* Prompt *
With nothing added or dropped, output every record below exactly.

** Extracted information follows **

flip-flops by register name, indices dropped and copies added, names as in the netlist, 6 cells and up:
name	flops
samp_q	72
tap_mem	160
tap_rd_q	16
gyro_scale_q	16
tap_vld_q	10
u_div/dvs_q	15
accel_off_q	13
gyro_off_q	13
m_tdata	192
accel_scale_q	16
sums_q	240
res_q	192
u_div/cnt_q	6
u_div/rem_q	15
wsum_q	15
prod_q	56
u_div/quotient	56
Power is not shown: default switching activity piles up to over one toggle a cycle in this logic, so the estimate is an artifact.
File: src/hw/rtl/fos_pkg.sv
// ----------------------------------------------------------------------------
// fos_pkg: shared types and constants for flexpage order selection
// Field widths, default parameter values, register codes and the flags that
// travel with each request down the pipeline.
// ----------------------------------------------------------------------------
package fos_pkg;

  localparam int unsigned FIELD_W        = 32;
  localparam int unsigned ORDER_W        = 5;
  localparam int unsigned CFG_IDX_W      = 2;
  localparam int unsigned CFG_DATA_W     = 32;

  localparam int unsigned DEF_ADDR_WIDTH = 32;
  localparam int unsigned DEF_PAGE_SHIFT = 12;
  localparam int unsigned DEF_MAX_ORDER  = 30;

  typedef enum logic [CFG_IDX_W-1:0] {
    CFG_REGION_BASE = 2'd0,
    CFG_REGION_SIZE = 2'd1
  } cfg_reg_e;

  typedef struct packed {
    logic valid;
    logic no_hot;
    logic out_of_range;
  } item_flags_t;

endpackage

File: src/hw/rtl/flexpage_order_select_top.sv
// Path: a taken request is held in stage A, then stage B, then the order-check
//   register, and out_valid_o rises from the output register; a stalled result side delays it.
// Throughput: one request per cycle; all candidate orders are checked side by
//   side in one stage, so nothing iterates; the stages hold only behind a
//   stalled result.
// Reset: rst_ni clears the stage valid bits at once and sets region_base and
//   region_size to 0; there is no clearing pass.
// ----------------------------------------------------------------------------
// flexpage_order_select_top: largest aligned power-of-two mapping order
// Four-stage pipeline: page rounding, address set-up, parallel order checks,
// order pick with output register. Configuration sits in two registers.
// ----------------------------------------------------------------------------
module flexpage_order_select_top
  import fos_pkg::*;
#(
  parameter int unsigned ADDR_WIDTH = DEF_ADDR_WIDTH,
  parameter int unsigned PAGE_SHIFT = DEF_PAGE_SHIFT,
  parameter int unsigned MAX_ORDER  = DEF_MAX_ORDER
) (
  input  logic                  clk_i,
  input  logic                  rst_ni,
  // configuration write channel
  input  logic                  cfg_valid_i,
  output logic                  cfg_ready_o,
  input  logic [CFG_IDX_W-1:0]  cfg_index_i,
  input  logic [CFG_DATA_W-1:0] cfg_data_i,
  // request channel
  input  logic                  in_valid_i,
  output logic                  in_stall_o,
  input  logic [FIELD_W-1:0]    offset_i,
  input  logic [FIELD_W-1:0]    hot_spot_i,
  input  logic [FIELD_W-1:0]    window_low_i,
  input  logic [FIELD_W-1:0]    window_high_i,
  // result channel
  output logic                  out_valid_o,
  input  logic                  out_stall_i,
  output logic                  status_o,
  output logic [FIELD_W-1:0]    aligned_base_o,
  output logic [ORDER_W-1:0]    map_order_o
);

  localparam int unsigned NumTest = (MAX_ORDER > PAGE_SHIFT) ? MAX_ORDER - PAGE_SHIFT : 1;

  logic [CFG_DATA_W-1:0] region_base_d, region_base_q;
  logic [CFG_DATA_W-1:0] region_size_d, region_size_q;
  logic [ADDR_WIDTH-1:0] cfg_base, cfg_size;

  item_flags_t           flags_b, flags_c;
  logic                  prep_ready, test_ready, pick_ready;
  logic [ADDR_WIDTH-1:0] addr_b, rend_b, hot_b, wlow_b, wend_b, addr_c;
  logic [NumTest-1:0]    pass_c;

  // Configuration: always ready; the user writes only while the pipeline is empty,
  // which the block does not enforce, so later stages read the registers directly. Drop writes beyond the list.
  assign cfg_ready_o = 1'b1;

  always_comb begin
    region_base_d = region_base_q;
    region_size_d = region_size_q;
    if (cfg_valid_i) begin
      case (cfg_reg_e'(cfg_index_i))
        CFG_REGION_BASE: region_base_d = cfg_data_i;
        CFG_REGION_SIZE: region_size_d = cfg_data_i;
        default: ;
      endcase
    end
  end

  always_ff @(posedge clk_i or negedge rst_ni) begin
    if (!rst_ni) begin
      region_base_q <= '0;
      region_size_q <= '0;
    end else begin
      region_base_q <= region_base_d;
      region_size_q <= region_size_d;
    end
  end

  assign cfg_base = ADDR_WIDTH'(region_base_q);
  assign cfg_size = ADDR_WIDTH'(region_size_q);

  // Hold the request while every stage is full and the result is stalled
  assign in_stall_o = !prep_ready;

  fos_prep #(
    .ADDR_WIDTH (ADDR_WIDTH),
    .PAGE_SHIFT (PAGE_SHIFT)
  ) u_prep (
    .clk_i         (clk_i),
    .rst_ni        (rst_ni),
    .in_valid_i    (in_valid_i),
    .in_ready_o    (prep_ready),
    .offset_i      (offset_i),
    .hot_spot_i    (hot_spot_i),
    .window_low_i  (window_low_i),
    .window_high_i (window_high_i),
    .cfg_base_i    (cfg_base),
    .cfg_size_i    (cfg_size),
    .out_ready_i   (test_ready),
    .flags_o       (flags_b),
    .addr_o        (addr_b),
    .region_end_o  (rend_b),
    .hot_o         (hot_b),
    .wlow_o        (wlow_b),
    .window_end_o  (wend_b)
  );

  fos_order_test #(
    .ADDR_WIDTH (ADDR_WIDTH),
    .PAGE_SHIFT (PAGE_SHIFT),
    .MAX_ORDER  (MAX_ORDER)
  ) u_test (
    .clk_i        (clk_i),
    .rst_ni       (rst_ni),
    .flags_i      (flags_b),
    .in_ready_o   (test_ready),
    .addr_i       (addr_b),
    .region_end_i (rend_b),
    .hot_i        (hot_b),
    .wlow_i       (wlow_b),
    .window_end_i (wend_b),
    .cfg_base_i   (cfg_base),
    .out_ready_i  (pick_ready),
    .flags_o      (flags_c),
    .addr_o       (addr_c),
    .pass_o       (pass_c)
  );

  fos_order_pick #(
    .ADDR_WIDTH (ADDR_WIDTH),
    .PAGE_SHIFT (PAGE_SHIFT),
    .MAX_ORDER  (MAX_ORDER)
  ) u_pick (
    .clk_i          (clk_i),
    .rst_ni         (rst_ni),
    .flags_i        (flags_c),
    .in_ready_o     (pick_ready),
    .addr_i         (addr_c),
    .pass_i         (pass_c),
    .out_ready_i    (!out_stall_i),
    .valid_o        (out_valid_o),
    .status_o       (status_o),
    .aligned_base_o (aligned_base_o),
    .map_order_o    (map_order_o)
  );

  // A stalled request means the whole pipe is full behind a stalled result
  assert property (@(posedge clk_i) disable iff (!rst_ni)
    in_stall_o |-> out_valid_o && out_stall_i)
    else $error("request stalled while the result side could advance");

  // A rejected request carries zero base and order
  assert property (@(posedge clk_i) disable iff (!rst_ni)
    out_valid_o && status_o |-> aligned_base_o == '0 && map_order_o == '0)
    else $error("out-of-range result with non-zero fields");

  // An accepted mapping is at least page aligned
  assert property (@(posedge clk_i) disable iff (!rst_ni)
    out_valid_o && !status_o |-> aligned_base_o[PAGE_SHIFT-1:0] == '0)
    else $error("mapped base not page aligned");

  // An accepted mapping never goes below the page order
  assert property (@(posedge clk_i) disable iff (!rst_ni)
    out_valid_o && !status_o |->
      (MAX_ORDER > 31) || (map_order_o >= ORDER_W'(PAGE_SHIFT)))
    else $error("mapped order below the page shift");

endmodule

** End of Extracted information **

* Your solution *
flip-flops by register name, indices dropped and copies added, names as in the netlist, 6 cells and up:
name	flops
samp_q	72
tap_mem	160
tap_rd_q	16
gyro_scale_q	16
tap_vld_q	10
u_div/dvs_q	15
accel_off_q	13
gyro_off_q	13
m_tdata	192
accel_scale_q	16
sums_q	240
res_q	192
u_div/cnt_q	6
u_div/rem_q	15
wsum_q	15
prod_q	56
u_div/quotient	56
Power is not shown: default switching activity piles up to over one toggle a cycle in this logic, so the estimate is an artifact.
File: src/hw/rtl/fos_pkg.sv
// ----------------------------------------------------------------------------
// fos_pkg: shared types and constants for flexpage order selection
// Field widths, default parameter values, register codes and the flags that
// travel with each request down the pipeline.
// ----------------------------------------------------------------------------
package fos_pkg;

  localparam int unsigned FIELD_W        = 32;
  localparam int unsigned ORDER_W        = 5;
  localparam int unsigned CFG_IDX_W      = 2;
  localparam int unsigned CFG_DATA_W     = 32;

  localparam int unsigned DEF_ADDR_WIDTH = 32;
  localparam int unsigned DEF_PAGE_SHIFT = 12;
  localparam int unsigned DEF_MAX_ORDER  = 30;

  typedef enum logic [CFG_IDX_W-1:0] {
    CFG_REGION_BASE = 2'd0,
    CFG_REGION_SIZE = 2'd1
  } cfg_reg_e;

  typedef struct packed {
    logic valid;
    logic no_hot;
    logic out_of_range;
  } item_flags_t;

endpackage

File: src/hw/rtl/flexpage_order_select_top.sv
// Path: a taken request is held in stage A, then stage B, then the order-check
//   register, and out_valid_o rises from the output register; a stalled result side delays it.
// Throughput: one request per cycle; all candidate orders are checked side by
//   side in one stage, so nothing iterates; the stages hold only behind a
//   stalled result.
// Reset: rst_ni clears the stage valid bits at once and sets region_base and
//   region_size to 0; there is no clearing pass.
// ----------------------------------------------------------------------------
// flexpage_order_select_top: largest aligned power-of-two mapping order
// Four-stage pipeline: page rounding, address set-up, parallel order checks,
// order pick with output register. Configuration sits in two registers.
// ----------------------------------------------------------------------------
module flexpage_order_select_top
  import fos_pkg::*;
#(
  parameter int unsigned ADDR_WIDTH = DEF_ADDR_WIDTH,
  parameter int unsigned PAGE_SHIFT = DEF_PAGE_SHIFT,
  parameter int unsigned MAX_ORDER  = DEF_MAX_ORDER
) (
  input  logic                  clk_i,
  input  logic                  rst_ni,
  // configuration write channel
  input  logic                  cfg_valid_i,
  output logic                  cfg_ready_o,
  input  logic [CFG_IDX_W-1:0]  cfg_index_i,
  input  logic [CFG_DATA_W-1:0] cfg_data_i,
  // request channel
  input  logic                  in_valid_i,
  output logic                  in_stall_o,
  input  logic [FIELD_W-1:0]    offset_i,
  input  logic [FIELD_W-1:0]    hot_spot_i,
  input  logic [FIELD_W-1:0]    window_low_i,
  input  logic [FIELD_W-1:0]    window_high_i,
  // result channel
  output logic                  out_valid_o,
  input  logic                  out_stall_i,
  output logic                  status_o,
  output logic [FIELD_W-1:0]    aligned_base_o,
  output logic [ORDER_W-1:0]    map_order_o
);

  localparam int unsigned NumTest = (MAX_ORDER > PAGE_SHIFT) ? MAX_ORDER - PAGE_SHIFT : 1;

  logic [CFG_DATA_W-1:0] region_base_d, region_base_q;
  logic [CFG_DATA_W-1:0] region_size_d, region_size_q;
  logic [ADDR_WIDTH-1:0] cfg_base, cfg_size;

  item_flags_t           flags_b, flags_c;
  logic                  prep_ready, test_ready, pick_ready;
  logic [ADDR_WIDTH-1:0] addr_b, rend_b, hot_b, wlow_b, wend_b, addr_c;
  logic [NumTest-1:0]    pass_c;

  // Configuration: always ready; the user writes only while the pipeline is empty,
  // which the block does not enforce, so later stages read the registers directly. Drop writes beyond the list.
  assign cfg_ready_o = 1'b1;

  always_comb begin
    region_base_d = region_base_q;
    region_size_d = region_size_q;
    if (cfg_valid_i) begin
      case (cfg_reg_e'(cfg_index_i))
        CFG_REGION_BASE: region_base_d = cfg_data_i;
        CFG_REGION_SIZE: region_size_d = cfg_data_i;
        default: ;
      endcase
    end
  end

  always_ff @(posedge clk_i or negedge rst_ni) begin
    if (!rst_ni) begin
      region_base_q <= '0;
      region_size_q <= '0;
    end else begin
      region_base_q <= region_base_d;
      region_size_q <= region_size_d;
    end
  end

  assign cfg_base = ADDR_WIDTH'(region_base_q);
  assign cfg_size = ADDR_WIDTH'(region_size_q);

  // Hold the request while every stage is full and the result is stalled
  assign in_stall_o = !prep_ready;

  fos_prep #(
    .ADDR_WIDTH (ADDR_WIDTH),
    .PAGE_SHIFT (PAGE_SHIFT)
  ) u_prep (
    .clk_i         (clk_i),
    .rst_ni        (rst_ni),
    .in_valid_i    (in_valid_i),
    .in_ready_o    (prep_ready),
    .offset_i      (offset_i),
    .hot_spot_i    (hot_spot_i),
    .window_low_i  (window_low_i),
    .window_high_i (window_high_i),
    .cfg_base_i    (cfg_base),
    .cfg_size_i    (cfg_size),
    .out_ready_i   (test_ready),
    .flags_o       (flags_b),
    .addr_o        (addr_b),
    .region_end_o  (rend_b),
    .hot_o         (hot_b),
    .wlow_o        (wlow_b),
    .window_end_o  (wend_b)
  );

  fos_order_test #(
    .ADDR_WIDTH (ADDR_WIDTH),
    .PAGE_SHIFT (PAGE_SHIFT),
    .MAX_ORDER  (MAX_ORDER)
  ) u_test (
    .clk_i        (clk_i),
    .rst_ni       (rst_ni),
    .flags_i      (flags_b),
    .in_ready_o   (test_ready),
    .addr_i       (addr_b),
    .region_end_i (rend_b),
    .hot_i        (hot_b),
    .wlow_i       (wlow_b),
    .window_end_i (wend_b),
    .cfg_base_i   (cfg_base),
    .out_ready_i  (pick_ready),
    .flags_o      (flags_c),
    .addr_o       (addr_c),
    .pass_o       (pass_c)
  );

  fos_order_pick #(
    .ADDR_WIDTH (ADDR_WIDTH),
    .PAGE_SHIFT (PAGE_SHIFT),
    .MAX_ORDER  (MAX_ORDER)
  ) u_pick (
    .clk_i          (clk_i),
    .rst_ni         (rst_ni),
    .flags_i        (flags_c),
    .in_ready_o     (pick_ready),
    .addr_i         (addr_c),
    .pass_i         (pass_c),
    .out_ready_i    (!out_stall_i),
    .valid_o        (out_valid_o),
    .status_o       (status_o),
    .aligned_base_o (aligned_base_o),
    .map_order_o    (map_order_o)
  );

  // A stalled request means the whole pipe is full behind a stalled result
  assert property (@(posedge clk_i) disable iff (!rst_ni)
    in_stall_o |-> out_valid_o && out_stall_i)
    else $error("request stalled while the result side could advance");

  // A rejected request carries zero base and order
  assert property (@(posedge clk_i) disable iff (!rst_ni)
    out_valid_o && status_o |-> aligned_base_o == '0 && map_order_o == '0)
    else $error("out-of-range result with non-zero fields");

  // An accepted mapping is at least page aligned
  assert property (@(posedge clk_i) disable iff (!rst_ni)
    out_valid_o && !status_o |-> aligned_base_o[PAGE_SHIFT-1:0] == '0)
    else $error("mapped base not page aligned");

  // An accepted mapping never goes below the page order
  assert property (@(posedge clk_i) disable iff (!rst_ni)
    out_valid_o && !status_o |->
      (MAX_ORDER > 31) || (map_order_o >= ORDER_W'(PAGE_SHIFT)))
    else $error("mapped order below the page shift");

endmodule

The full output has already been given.